If Arnold Schwarzenegger is looking for someone to blame for the state's worsening budget crisis – one he inherited from predecessor Gray Davis and promised to solve – he can look in the nearest mirror.

Schwarzenegger's own bean counters, the Legislature's budget office, a few curmudgeonly legislators and some in the media repeatedly warned Schwarzenegger that failing to balance the budget during the first three years of his governorship, when the economy and revenues were soaring, would result in a fiscal cataclysm when the economy cooled.

The governor made a few fitful attempts to bring the budget under control, although he exacerbated the problem immensely by reinstating a politically popular, if fiscally unsound, reduction in the taxes on cars. A couple of years ago, however, after his budget control measures were shot down by voters, Schwarzenegger deserted the budget battle and took up more popular causes, such as global warming. Figuratively, he crossed his fingers and hoped that the good times would carry him through his second term without facing the fundamental disconnect between income and outgo.

Well, his luck is running out. Thanks largely to the collapse of the housing market, the state's economy is flattening and revenues are running behind projections, while some of the gimmicks that had been used to narrow the deficit on paper are vanishing. What had been projected to be a $6 billion operating deficit for the 2008-09 fiscal year – no small sum – has now ballooned into the $10 billion range that this column suggested a few weeks ago.

Yes, the Legislature was complicit in this dereliction of the state's single most important duty – prudent financial management – but it was Schwarzenegger who promised voters in 2003, as they cast out Davis, that he'd clean up "crazy deficit spending," and he has failed utterly.

General fund spending has skyrocketed by 44 percent during his governorship, reaching the levels that his first budget director, Donna Arduin, predicted four years ago. The only thing that prevented the crisis from erupting earlier is that revenues were, for several years, much stronger than Arduin and others had predicted. That gave Schwarzenegger and the Legislature an opportunity to bring the budget into balance without abrupt impacts, but they didn't do it. Instead, they spent every extra dollar and then some.

Meanwhile, Schwarzenegger bragged about not raising taxes and urged voters to approve tens of billions of new infrastructure bonds on the assumption that the budget woes would be resolved, freeing up enough money to repay the loans as needed.

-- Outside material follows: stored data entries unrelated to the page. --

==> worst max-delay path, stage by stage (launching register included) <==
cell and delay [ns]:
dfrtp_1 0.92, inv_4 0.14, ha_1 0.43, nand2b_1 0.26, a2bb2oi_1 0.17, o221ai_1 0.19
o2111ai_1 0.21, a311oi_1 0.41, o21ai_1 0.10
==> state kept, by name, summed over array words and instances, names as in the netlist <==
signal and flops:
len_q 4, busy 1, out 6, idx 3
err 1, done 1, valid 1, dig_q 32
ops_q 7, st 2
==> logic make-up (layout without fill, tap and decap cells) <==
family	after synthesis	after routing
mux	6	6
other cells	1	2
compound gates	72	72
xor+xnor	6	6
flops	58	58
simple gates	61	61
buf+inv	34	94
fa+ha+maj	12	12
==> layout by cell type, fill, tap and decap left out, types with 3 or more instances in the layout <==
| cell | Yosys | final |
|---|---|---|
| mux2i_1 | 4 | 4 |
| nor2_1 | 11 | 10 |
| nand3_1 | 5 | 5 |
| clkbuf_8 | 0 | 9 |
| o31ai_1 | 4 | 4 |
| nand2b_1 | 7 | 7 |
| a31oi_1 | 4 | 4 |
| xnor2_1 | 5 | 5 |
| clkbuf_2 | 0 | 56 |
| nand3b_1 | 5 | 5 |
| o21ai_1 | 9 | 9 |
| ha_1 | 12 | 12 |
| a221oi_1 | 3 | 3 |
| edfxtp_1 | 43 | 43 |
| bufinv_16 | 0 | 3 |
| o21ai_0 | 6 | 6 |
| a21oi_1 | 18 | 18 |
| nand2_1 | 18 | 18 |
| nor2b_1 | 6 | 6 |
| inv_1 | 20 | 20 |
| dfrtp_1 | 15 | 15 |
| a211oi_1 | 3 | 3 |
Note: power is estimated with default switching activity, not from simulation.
**config.mk**
```make
export PLATFORM = sky130hd
export DESIGN_NAME = dcache_wt
export DESIGN_NICKNAME = d
export VERILOG_FILES = /design/src/rtl/dcache_pkg.sv /design/src/rtl/dcache_store.sv /design/src/rtl/dcache_wt.sv
export SDC_FILE = /design/constraint.sdc
export NUM_CORES = 1
export LEC_CHECK = 0
export CORE_ASPECT_RATIO = 1.2
export CORE_MARGIN = 2
export CORE_UTILIZATION = 60
export DETAILED_ROUTE_END_ITERATION = 8
export MAX_ROUTING_LAYER = met4
export PLACE_DENSITY = 0.79
export SETUP_SLACK_MARGIN = 0.3
export SLEW_MARGIN = 15
export SYNTH_ARGS = -nofsm -noshare
export SYNTH_HDL_FRONTEND = slang
export SYNTH_SLANG_ARGS = --single-unit
```
**constraint.sdc**
```tcl
create_clock -name clk -period 7.8 [get_ports clk]
set_input_delay 1.17 -clock clk [delete_from_list [all_inputs] [get_ports clk]]
set_output_delay 1.17 -clock clk [all_outputs]
set_load 0.01 [all_outputs]
```
**src/rtl/dcache_pkg.sv**
```systemverilog
// Shared types and address-split helpers for the write-through data cache (dcache_wt).
package dcache_pkg;

  typedef enum logic [1:0] {
    IDLE   = 2'd0,
    REFILL = 2'd1,
    WRITE  = 2'd2
  } state_t;

  function automatic int calc_off_w(input int words_per_line);
    return $clog2(words_per_line);
  endfunction

  function automatic int calc_idx_w(input int num_lines);
    return $clog2(num_lines);
  endfunction

  function automatic int calc_tag_w(input int addr_w, input int words_per_line, input int num_lines);
    return addr_w - 2 - calc_off_w(words_per_line) - calc_idx_w(num_lines);
  endfunction

  // Extracts a width-bit field starting at lsb; callers size-cast the result.
  function automatic logic [63:0] addr_field(input logic [63:0] addr, input int lsb, input int width);
    return (addr >> lsb) & ((64'd1 << width) - 64'd1);
  endfunction

endpackage

```
**src/rtl/dcache_store.sv**
```systemverilog
// Tag, valid and data arrays for dcache_wt: combinational lookup, synchronous word write.
module dcache_store #(
  parameter int NUM_LINES      = 8,
  parameter int WORDS_PER_LINE = 4,
  parameter int IDX_W          = 3,
  parameter int OFF_W          = 2,
  parameter int TAG_W          = 25
) (
  input  logic             clk,
  input  logic             rst,
  input  logic [IDX_W-1:0] idx,
  input  logic [OFF_W-1:0] off,
  input  logic [TAG_W-1:0] tag,
  input  logic             wr_en,
  input  logic [31:0]      wr_data,
  input  logic             fill_en,
  output logic             hit,
  output logic [31:0]      rd_data
);

  logic [31:0]          data_q [NUM_LINES][WORDS_PER_LINE];
  logic [TAG_W-1:0]     tag_q  [NUM_LINES];
  logic [NUM_LINES-1:0] valid_q;

  assign hit     = valid_q[idx] && (tag_q[idx] == tag);
  assign rd_data = data_q[idx][off];

  // NOTE: data and tag arrays carry no reset; valid bits alone decide whether contents are meaningful.
  always_ff @(posedge clk) begin
    if (wr_en)   data_q[idx][off] <= wr_data;
    if (fill_en) tag_q[idx]       <= tag;
  end

  always_ff @(posedge clk or posedge rst) begin
    if (rst)          valid_q      <= '0;
    else if (fill_en) valid_q[idx] <= 1'b1;
  end

endmodule

```
**src/rtl/dcache_wt.sv**
```systemverilog
// Direct-mapped write-through, no-write-allocate data cache with line refill over req/ack.
// Define DCACHE_STATS_EN to add read-hit / read-miss / write counters.
module dcache_wt
  import dcache_pkg::*;
#(
  parameter int NUM_LINES      = 8,
  parameter int WORDS_PER_LINE = 4,
  parameter int ADDR_W         = 32
) (
  input  logic              clk,
  input  logic              reset,
  input  logic              MemRead,
  input  logic              MemWrite,
  input  logic [ADDR_W-1:0] ALUOut,
  input  logic [31:0]       WriteData,
  output logic [31:0]       ReadData,
  output logic              dhit,
  output logic              mem_req,
  output logic              mem_we,
  output logic [ADDR_W-1:0] mem_addr,
  output logic [31:0]       mem_wdata,
  input  logic [31:0]       mem_rdata,
  input  logic              mem_ack
`ifdef DCACHE_STATS_EN
  ,
  output logic [31:0]       stat_rd_hits,
  output logic [31:0]       stat_rd_misses,
  output logic [31:0]       stat_writes
`endif
);

  localparam int OFF_W    = calc_off_w(WORDS_PER_LINE);
  localparam int IDX_W    = calc_idx_w(NUM_LINES);
  localparam int TAG_W    = calc_tag_w(ADDR_W, WORDS_PER_LINE, NUM_LINES);
  localparam int CNT_W    = (OFF_W > 0) ? OFF_W : 1;
  localparam int LINE_LSB = OFF_W + 2;
  localparam logic [CNT_W-1:0]  LAST_WORD = CNT_W'(WORDS_PER_LINE - 1);
  localparam logic [ADDR_W-1:0] LINE_MASK = ~ADDR_W'(WORDS_PER_LINE * 4 - 1);

  state_t            state_q, state_d;
  logic [CNT_W-1:0]  cnt_q, cnt_d;
  logic              req_d, we_d;
  logic [ADDR_W-1:0] addr_d;
  logic [31:0]       wdata_d;

  logic [ADDR_W-1:0] lk_addr;
  logic [IDX_W-1:0]  lk_idx;
  logic [CNT_W-1:0]  lk_off;
  logic [TAG_W-1:0]  lk_tag;
  logic              hit, wr_en, fill_en;
  logic [31:0]       rd_data, wr_data;

  // Outside IDLE the in-flight mem_addr carries the latched tag/index, so it drives the lookup.
  assign lk_addr = (state_q == IDLE) ? ALUOut : mem_addr;
  assign lk_off  = CNT_W'(addr_field(64'(lk_addr), 2, OFF_W));
  assign lk_idx  = IDX_W'(addr_field(64'(lk_addr), LINE_LSB, IDX_W));
  assign lk_tag  = TAG_W'(addr_field(64'(lk_addr), LINE_LSB + IDX_W, TAG_W));

  dcache_store #(
    .NUM_LINES      (NUM_LINES),
    .WORDS_PER_LINE (WORDS_PER_LINE),
    .IDX_W          (IDX_W),
    .OFF_W          (CNT_W),
    .TAG_W          (TAG_W)
  ) u_store (
    .clk     (clk),
    .rst     (reset),
    .idx     (lk_idx),
    .off     (lk_off),
    .tag     (lk_tag),
    .wr_en   (wr_en),
    .wr_data (wr_data),
    .fill_en (fill_en),
    .hit     (hit),
    .rd_data (rd_data)
  );

  assign ReadData = (state_q == IDLE && hit) ? rd_data : 32'd0;

  // NOTE: every combinational output is given a default first so no path infers a latch.
  always_comb begin
    state_d = state_q;
    cnt_d   = cnt_q;
    req_d   = mem_req;
    we_d    = mem_we;
    addr_d  = mem_addr;
    wdata_d = mem_wdata;
    dhit    = 1'b1;
    wr_en   = 1'b0;
    wr_data = mem_rdata;
    fill_en = 1'b0;
    case (state_q)
      IDLE: begin
        if (MemWrite) begin
          dhit    = 1'b0;
          state_d = WRITE;
          req_d   = 1'b1;
          we_d    = 1'b1;
          addr_d  = ALUOut;
          wdata_d = WriteData;
        end else if (MemRead && !hit) begin
          dhit    = 1'b0;
          state_d = REFILL;
          cnt_d   = '0;
          req_d   = 1'b1;
          we_d    = 1'b0;
          addr_d  = ALUOut & LINE_MASK;
        end
      end
      REFILL: begin
        dhit = 1'b0;
        if (mem_ack) begin
          wr_en = 1'b1;
          if (cnt_q == LAST_WORD) begin
            fill_en = 1'b1;
            req_d   = 1'b0;
            cnt_d   = '0;
            state_d = IDLE;
          end else begin
            cnt_d  = cnt_q + 1'b1;
            addr_d = mem_addr + ADDR_W'(4);
          end
        end
      end
      WRITE: begin
        dhit = mem_ack;
        if (mem_ack) begin
          wr_en   = hit;
          wr_data = mem_wdata;
          req_d   = 1'b0;
          we_d    = 1'b0;
          state_d = IDLE;
        end
      end
      default: state_d = IDLE;
    endcase
  end

  // NOTE: sequential state uses non-blocking assignments so all registers update from pre-edge values.
  always_ff @(posedge clk or posedge reset) begin
    if (reset) begin
      state_q   <= IDLE;
      cnt_q     <= '0;
      mem_req   <= 1'b0;
      mem_we    <= 1'b0;
      mem_addr  <= '0;
      mem_wdata <= '0;
    end else begin
      state_q   <= state_d;
      cnt_q     <= cnt_d;
      mem_req   <= req_d;
      mem_we    <= we_d;
      mem_addr  <= addr_d;
      mem_wdata <= wdata_d;
    end
  end

`ifdef DCACHE_STATS_EN
  always_ff @(posedge clk or posedge reset) begin
    if (reset) begin
      stat_rd_hits   <= '0;
      stat_rd_misses <= '0;
      stat_writes    <= '0;
    end else begin
      if (state_q == IDLE && MemRead && !MemWrite && hit)  stat_rd_hits   <= stat_rd_hits + 32'd1;
      if (state_q == IDLE && MemRead && !MemWrite && !hit) stat_rd_misses <= stat_rd_misses + 32'd1;
      if (state_q == WRITE && mem_ack)                     stat_writes    <= stat_writes + 32'd1;
    end
  end
`endif

endmodule

```
==> results by group <==
Logic synthesis
  – Post-synth ARST share: 0.0599
  – Top-area cell type share of the netlist area: 0.731
  – Post-Syn Instances: 3179
  – Synth Net Count: 3286
  – Mean post-synth cell area: 15.8 um2
  – Mapped cell area: 50300 um2
  – Ys flop type: edfxtp_1
  – Count of state elements after synthesis: 1302
  – Seq/Total Area, Yosys: 0.770
  – Ys Warns: 0
  – EDFF count, synth: 1224
  – Yosys cell types: 69
  – Largest cells by area after synthesis: edfxtp_1, dfrtp_1, o22ai_1
  – Leading area contributor after synthesis: edfxtp_1

Clocking
  – Total clock sinks: 1302
  – Post-CTS Repair Setup Buffers: 0
  – Total CTS buffers: 117
  – CTS max path bufs: 3
  – CTS H-tree depth: 3
  – Post-CTS Hold Buffers: 0
  – CTS root buffer: clkbuf_16
  – Clock transition at path regs: 0.07 ns
  – CTS tree: yes
  – Clock Latency Late Sink: 0.73 ns
  – CTS resizes: 0

Critical path
  – Crit-path max FO: 20
  – Worst Setup End Kind: primary output
  – Critical path startpoint category: flip-flop
  – Critical path's slowest cell: nand2_1
  – Max incr delay on CP: 0.66 ns
  – Critical path, cell by cell: inv_1 -> ha_2 -> nand3b_1 -> nand2_1 -> a32oi_1 -> a21boi_0 -> nor4_1 -> and4b_1 -> and3_2 -> buf_4 -> o311a_1 -> clkdlybuf4s50_1
  – CP arrival: 5.92 ns
  – Worst path required time: 6.63 ns
  – Worst R2R Setup Slack: 1.60 ns
  – Setup CP Type: reg -> out

Timing
  – Setup TNS: 0 ns
  – Final hold violations: 0
  – RSZ-0062 raised after global routing: false
  – Worst slew margin: 0.292
  – Final Cycle Share: 0.909
  – Min Clock Period, post-route: 7.09 ns
  – FMAX: 141 MHz
  – Final Max Tran Viols: 0
  – Clock Skews: 0.0367 ns
  – Final setup violation count: 0
  – Worst slew pin tran: 1.06 ns

Status
  – Status: completed

Global route
  – Number of global-route vias before repair: 33100
  – Largest net degree at the start of global routing: 113
  – Global-route wire length before repair: 211000 um
  – All-Layer GR Usage: 0.348
  – Final global-route overflow total: 0
  – Initial antenna violation count: 4

Floorplan
  – Core Footprint: 83200 um2
  – Row Count: 116
  – # IOs: 200
  – Initial Utilization: 0.605
  – Die area: 86100 um2
  – Die Span Y: 321 um
  – Die X: 268 um

Place
  – Port buffer count: 199
  – Dpl cell area: 54000 um2
  – Gpl congestion: 0.906
  – Post-DP HPWL: 82100 um

Finish
  – Nets@finish: 3502
  – Post-route cell area: 57900 um2
  – Share of cells above drive strength 1: 0.130
  – Commonest non-fill, non-tap cells in the layout: edfxtp_1, o22ai_1, nand2_1, nor2_1, clkdlybuf4s50_1
  – Layout area overhead: 15.1%
  – Fill cells: 5061
  – Util after Layout: 0.696
  – Most common cell after layout, fill and taps aside: edfxtp_1

Min path
  – Hold/Removal Path Class: reg -> reg

Pwr
  – Maximum VDD drop: 331 uV
  – Leakage power: 18.9 nW
  – Pwr dens: 362 nW/um2

Routing
  – Antenna viol nets, final: 0
  – First-pass iteration count of the detailed router: 6
  – Final WL: 147000 um
  – Drt drc: 0
  – Vias per inst: 7.13
  – WL/cell: 31.7 um
  – Iteration-0 DRC Markers: 5778
  – Total number of vias: 33000

Run
  – Max Cap Viol: 0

It would be difficult to conclude that Schwarzenegger has been any more diligent about his fiscal responsibilities than Davis. At least Davis was willing, in the final days of his ill-starred governorship, to bite the bullet on increasing revenues; to date, Schwarzenegger is still in denial about both sides of the ledger.

Fundamentally, the state budget is no different from a family budget. One projects revenues and then fits spending into the total, or finds some way to increase income. Just as living on credit cards is eventually ruinous to a family, so the state cannot continue to run deficits forever and paper them over with Enronlike gimmicks.

If Schwarzenegger is the leader he proclaims to be, he'll fess up to the state's precarious fiscal situation, tell Californians the harsh truth about what spending cuts and/or revenue increases would be necessary to close the gap – not just next year but permanently – and then hammer the Legislature to swallow the ill-tasting medicine needed to cure the disease.

If he's not capable of doing that, then he's the "girlie man" he once accused legislators of being. His governorship, despite all the hype, will have been an utter failure.